■ TASK GOAL ■
For the word "wdata", return each line of the data in which it occurs.
☆ ☆ ☆
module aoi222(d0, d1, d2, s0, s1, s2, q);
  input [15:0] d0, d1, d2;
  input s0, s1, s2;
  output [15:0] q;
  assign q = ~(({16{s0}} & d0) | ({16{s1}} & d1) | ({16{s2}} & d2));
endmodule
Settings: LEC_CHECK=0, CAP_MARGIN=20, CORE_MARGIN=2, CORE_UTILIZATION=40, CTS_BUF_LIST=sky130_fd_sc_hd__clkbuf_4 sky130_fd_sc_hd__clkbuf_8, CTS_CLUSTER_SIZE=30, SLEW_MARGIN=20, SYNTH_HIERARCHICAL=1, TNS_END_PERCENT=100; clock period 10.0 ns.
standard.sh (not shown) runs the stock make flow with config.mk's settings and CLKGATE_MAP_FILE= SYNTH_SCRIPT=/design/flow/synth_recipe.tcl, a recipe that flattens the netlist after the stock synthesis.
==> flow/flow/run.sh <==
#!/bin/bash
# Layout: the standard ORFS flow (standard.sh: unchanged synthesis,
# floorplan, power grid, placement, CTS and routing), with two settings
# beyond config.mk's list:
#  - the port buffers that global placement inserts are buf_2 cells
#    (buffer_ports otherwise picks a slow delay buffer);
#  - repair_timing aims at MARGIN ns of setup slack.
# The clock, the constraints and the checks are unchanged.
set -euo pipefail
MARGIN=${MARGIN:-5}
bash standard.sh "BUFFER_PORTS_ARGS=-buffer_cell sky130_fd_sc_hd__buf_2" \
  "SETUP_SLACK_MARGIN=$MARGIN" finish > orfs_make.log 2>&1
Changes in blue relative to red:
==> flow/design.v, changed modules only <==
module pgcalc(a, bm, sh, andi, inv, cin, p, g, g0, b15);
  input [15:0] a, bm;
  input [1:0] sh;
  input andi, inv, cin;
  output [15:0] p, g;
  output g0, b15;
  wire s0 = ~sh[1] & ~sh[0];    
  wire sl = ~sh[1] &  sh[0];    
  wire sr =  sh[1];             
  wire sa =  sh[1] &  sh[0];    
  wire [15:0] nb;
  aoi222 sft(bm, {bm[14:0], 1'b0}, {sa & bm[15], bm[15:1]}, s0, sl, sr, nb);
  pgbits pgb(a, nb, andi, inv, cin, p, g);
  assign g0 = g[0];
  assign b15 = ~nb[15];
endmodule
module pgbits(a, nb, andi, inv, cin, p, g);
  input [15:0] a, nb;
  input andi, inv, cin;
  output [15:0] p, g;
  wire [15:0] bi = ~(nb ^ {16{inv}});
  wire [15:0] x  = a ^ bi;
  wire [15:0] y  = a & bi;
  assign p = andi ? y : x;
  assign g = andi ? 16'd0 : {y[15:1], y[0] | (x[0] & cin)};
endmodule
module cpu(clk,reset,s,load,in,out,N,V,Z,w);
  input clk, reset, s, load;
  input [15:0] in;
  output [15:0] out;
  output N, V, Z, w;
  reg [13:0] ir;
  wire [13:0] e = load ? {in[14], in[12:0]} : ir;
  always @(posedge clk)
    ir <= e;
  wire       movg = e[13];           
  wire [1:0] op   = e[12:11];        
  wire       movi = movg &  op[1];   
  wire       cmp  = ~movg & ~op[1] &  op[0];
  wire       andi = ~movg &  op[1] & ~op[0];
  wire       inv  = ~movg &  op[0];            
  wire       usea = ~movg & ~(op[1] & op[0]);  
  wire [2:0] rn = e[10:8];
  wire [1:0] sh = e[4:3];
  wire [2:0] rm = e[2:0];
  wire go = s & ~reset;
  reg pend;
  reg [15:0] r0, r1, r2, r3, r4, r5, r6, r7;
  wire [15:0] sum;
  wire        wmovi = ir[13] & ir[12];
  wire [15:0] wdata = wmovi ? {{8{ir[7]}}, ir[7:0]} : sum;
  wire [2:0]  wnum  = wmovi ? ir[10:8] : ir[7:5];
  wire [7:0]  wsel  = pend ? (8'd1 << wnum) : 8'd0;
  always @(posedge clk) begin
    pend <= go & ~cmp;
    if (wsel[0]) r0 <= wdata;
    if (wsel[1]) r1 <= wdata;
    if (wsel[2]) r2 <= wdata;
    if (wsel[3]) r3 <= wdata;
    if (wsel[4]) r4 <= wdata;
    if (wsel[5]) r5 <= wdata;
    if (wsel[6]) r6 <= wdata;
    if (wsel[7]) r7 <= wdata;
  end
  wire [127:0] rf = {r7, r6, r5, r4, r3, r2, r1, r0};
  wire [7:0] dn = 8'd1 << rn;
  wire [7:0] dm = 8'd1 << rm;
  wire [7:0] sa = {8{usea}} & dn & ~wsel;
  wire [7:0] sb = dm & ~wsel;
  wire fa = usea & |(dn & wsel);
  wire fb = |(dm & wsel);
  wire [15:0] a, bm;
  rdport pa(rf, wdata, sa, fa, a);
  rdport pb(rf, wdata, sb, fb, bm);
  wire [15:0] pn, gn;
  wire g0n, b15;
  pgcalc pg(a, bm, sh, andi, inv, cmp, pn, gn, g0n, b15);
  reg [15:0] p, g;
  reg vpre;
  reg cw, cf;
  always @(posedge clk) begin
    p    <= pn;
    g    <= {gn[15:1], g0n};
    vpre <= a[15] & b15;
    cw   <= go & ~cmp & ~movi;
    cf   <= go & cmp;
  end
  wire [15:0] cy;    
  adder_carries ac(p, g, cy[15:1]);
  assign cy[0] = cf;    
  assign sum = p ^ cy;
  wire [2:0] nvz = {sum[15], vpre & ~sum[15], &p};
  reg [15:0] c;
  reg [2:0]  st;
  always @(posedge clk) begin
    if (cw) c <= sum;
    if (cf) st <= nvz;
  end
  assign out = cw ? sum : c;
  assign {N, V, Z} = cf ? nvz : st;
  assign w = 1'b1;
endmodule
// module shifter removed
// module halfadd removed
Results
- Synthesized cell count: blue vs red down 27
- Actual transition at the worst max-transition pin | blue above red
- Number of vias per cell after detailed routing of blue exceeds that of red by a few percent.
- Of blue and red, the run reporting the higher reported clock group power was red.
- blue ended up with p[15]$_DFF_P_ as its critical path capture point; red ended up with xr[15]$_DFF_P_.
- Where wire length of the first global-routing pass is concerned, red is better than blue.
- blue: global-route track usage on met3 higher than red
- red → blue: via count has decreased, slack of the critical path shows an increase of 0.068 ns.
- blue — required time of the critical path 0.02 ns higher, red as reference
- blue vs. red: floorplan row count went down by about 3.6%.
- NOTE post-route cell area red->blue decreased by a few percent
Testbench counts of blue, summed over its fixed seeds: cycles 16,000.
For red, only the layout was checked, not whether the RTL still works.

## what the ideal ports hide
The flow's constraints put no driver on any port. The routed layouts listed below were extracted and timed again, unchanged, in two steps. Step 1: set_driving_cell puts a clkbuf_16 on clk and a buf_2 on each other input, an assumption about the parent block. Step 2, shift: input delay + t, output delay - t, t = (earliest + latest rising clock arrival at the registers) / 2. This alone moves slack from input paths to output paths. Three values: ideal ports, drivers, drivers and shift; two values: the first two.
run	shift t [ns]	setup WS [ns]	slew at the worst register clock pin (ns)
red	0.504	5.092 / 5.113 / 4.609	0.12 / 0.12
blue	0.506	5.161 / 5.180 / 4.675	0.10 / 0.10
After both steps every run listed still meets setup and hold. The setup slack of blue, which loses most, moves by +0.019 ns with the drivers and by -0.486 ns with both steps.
☆ ☆ ☆
■ SOLUTION BELOW ■
  wire [15:0] wdata = wmovi ? {{8{ir[7]}}, ir[7:0]} : sum;
    if (wsel[0]) r0 <= wdata;
    if (wsel[1]) r1 <= wdata;
    if (wsel[2]) r2 <= wdata;
    if (wsel[3]) r3 <= wdata;
    if (wsel[4]) r4 <= wdata;
    if (wsel[5]) r5 <= wdata;
    if (wsel[6]) r6 <= wdata;
    if (wsel[7]) r7 <= wdata;
  rdport pa(rf, wdata, sa, fa, a);
  rdport pb(rf, wdata, sb, fb, bm);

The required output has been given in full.